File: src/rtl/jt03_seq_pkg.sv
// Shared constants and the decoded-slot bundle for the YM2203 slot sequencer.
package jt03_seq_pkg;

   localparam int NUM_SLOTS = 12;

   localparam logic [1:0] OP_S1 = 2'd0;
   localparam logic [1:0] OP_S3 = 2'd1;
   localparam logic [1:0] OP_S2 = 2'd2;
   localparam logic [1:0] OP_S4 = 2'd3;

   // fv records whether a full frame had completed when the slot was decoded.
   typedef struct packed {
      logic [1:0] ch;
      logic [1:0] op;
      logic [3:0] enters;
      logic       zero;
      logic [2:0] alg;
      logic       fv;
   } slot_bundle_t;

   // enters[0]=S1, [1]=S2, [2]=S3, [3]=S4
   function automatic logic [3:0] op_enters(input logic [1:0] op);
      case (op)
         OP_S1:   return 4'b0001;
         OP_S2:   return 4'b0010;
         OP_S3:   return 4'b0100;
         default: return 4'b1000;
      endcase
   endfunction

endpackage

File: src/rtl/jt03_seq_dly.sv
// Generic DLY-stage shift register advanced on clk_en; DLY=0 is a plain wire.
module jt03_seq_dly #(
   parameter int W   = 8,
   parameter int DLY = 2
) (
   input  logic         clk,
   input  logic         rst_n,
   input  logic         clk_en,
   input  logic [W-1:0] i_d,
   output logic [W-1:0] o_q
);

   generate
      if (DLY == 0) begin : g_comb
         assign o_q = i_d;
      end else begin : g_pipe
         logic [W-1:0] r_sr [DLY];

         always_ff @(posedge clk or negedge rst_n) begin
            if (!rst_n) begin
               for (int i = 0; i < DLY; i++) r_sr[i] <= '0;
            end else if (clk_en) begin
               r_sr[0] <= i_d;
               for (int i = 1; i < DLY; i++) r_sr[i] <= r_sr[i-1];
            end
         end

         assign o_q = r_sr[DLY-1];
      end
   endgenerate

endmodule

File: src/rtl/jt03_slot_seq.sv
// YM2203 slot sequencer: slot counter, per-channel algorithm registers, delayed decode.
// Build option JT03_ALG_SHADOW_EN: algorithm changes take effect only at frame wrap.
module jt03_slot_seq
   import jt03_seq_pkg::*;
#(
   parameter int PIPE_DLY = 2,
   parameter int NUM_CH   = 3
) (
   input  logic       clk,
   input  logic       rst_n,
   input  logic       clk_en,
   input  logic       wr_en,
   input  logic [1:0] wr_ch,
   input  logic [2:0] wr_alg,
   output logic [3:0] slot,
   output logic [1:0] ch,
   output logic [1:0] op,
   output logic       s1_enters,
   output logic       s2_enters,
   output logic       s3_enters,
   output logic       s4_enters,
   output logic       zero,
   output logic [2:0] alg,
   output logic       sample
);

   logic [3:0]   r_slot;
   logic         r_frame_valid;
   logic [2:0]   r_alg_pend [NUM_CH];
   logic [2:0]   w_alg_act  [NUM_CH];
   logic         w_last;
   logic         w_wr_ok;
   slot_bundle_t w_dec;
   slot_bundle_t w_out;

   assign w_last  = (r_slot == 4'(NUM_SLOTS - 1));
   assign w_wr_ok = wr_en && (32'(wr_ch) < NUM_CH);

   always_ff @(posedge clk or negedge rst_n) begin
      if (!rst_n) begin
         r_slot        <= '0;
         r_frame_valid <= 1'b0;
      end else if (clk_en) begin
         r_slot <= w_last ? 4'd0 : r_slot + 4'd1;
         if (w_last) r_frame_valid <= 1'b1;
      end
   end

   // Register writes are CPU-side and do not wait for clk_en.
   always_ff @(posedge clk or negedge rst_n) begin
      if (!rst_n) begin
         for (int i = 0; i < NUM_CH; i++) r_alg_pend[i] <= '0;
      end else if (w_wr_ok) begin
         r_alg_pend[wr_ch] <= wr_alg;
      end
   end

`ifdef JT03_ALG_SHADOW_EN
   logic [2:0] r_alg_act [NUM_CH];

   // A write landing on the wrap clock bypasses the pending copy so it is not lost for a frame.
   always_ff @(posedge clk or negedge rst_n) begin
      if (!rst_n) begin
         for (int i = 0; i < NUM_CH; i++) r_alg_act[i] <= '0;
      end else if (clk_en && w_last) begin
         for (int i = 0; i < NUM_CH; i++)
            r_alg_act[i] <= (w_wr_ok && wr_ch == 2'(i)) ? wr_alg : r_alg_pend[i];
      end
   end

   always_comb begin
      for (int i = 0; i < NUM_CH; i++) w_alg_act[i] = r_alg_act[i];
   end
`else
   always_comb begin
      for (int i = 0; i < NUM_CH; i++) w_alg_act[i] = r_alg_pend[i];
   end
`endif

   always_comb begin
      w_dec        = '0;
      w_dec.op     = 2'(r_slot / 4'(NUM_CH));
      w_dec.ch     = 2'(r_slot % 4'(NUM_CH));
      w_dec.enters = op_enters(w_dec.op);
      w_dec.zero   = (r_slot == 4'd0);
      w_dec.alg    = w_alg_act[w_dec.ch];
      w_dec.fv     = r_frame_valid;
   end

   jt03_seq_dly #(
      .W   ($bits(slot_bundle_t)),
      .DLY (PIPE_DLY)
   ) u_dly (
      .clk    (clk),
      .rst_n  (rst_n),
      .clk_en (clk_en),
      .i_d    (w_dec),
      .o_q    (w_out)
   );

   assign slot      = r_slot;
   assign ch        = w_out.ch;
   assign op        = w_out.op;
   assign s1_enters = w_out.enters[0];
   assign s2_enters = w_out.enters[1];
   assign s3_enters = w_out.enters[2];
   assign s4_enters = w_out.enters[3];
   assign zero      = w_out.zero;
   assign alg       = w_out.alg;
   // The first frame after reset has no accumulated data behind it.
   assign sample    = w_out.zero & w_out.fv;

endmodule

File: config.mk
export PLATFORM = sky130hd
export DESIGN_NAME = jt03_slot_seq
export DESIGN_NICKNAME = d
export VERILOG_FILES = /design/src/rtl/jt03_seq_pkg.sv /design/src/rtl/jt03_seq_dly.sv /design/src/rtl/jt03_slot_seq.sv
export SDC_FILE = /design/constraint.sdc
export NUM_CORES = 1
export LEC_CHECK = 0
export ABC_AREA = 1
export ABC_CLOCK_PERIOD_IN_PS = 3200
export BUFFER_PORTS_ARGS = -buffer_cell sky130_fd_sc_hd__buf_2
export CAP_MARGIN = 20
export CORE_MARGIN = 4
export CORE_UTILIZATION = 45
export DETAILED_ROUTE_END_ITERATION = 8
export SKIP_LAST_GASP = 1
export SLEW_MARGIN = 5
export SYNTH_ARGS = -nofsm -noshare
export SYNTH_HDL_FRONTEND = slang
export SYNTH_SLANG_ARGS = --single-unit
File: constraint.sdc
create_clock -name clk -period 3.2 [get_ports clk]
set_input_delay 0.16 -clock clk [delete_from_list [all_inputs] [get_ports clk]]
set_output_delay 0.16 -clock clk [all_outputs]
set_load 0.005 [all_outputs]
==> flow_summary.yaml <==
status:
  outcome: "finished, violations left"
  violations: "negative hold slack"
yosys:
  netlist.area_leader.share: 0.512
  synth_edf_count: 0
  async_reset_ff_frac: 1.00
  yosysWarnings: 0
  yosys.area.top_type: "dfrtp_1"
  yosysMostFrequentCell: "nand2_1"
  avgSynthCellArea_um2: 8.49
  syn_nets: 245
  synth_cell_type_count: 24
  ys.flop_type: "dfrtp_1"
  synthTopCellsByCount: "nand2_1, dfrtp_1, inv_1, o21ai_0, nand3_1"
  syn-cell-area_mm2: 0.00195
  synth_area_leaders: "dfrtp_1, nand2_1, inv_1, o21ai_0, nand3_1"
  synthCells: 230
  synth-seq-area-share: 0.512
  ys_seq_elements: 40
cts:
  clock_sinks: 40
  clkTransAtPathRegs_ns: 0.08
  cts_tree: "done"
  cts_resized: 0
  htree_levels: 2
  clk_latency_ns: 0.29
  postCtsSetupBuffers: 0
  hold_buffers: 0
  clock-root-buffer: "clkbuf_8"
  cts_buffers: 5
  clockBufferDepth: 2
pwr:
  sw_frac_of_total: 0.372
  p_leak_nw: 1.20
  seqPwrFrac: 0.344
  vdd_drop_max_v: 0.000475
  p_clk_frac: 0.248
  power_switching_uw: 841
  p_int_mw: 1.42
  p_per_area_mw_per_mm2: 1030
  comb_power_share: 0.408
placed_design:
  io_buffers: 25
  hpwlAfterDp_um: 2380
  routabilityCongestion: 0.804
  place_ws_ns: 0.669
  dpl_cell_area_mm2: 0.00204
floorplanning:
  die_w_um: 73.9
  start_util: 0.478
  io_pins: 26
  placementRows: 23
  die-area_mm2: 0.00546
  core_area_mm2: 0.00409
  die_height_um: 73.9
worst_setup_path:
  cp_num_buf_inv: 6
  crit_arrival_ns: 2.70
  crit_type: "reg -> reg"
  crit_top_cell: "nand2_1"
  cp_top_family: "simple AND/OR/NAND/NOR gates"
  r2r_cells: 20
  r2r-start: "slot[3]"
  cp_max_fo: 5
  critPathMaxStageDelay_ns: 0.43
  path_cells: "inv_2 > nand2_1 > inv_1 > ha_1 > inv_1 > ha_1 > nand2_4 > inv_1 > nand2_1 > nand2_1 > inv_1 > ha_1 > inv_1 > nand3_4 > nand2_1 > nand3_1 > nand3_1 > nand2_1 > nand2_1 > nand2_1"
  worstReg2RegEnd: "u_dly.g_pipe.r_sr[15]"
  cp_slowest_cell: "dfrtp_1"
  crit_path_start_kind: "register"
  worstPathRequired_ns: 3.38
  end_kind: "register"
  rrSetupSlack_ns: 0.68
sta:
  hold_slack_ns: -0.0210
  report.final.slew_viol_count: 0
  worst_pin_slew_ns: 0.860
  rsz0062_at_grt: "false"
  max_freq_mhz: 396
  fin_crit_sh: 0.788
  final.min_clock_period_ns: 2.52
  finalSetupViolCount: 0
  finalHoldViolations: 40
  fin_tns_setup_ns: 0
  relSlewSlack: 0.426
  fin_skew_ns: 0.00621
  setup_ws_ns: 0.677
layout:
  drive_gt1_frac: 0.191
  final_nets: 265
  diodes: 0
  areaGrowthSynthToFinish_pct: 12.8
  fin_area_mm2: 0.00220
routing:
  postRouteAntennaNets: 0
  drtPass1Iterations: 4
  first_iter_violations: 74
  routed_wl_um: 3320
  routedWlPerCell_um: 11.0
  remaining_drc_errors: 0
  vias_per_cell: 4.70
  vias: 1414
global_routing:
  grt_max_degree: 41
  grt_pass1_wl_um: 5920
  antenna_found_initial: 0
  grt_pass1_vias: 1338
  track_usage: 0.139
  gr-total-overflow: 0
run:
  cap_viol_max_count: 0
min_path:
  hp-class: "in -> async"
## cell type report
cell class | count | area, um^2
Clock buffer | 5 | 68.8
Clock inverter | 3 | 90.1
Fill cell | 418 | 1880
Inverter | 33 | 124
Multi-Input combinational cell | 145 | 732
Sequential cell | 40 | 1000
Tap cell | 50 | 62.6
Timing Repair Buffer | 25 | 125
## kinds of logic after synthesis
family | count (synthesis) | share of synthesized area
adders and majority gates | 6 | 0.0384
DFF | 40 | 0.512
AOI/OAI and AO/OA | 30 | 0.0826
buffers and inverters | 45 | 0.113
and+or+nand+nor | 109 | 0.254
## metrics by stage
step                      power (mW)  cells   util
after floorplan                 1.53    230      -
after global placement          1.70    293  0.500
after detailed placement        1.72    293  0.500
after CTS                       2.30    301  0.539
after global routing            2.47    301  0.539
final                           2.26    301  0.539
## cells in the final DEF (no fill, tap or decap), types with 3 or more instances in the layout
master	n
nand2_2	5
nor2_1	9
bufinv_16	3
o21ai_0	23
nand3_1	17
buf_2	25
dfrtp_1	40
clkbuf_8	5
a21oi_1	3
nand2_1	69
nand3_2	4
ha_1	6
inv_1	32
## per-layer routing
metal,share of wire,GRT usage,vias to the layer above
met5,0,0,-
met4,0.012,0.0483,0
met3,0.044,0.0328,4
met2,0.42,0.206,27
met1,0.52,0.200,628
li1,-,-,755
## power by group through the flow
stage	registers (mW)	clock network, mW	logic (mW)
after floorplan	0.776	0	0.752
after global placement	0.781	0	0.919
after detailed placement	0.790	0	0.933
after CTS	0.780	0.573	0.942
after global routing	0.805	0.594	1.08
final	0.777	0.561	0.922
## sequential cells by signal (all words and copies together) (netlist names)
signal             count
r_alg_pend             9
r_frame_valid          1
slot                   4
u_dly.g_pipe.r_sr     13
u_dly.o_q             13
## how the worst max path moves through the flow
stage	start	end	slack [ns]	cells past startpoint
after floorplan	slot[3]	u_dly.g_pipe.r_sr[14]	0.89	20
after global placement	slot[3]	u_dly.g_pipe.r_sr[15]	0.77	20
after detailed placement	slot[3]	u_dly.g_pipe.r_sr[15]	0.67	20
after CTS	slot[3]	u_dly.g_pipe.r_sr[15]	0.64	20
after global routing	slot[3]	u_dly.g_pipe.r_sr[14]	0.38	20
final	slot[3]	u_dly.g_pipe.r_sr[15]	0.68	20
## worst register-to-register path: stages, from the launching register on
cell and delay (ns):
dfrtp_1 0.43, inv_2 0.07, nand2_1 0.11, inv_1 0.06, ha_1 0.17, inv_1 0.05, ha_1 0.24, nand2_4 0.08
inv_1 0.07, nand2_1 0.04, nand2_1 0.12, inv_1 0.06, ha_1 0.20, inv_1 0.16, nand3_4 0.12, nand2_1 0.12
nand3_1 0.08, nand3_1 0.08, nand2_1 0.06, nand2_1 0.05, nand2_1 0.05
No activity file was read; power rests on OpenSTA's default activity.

**WHAT THIS TASK INVOLVES:** Return the span of lines in the data above that opens at the line with "postRouteAntennaNets: 0" and closes at the line with "## cell type report", exactly, ends included, nothing else.

**ANSWER BELOW:**
  postRouteAntennaNets: 0
  drtPass1Iterations: 4
  first_iter_violations: 74
  routed_wl_um: 3320
  routedWlPerCell_um: 11.0
  remaining_drc_errors: 0
  vias_per_cell: 4.70
  vias: 1414
global_routing:
  grt_max_degree: 41
  grt_pass1_wl_um: 5920
  antenna_found_initial: 0
  grt_pass1_vias: 1338
  track_usage: 0.139
  gr-total-overflow: 0
run:
  cap_viol_max_count: 0
min_path:
  hp-class: "in -> async"
## cell type report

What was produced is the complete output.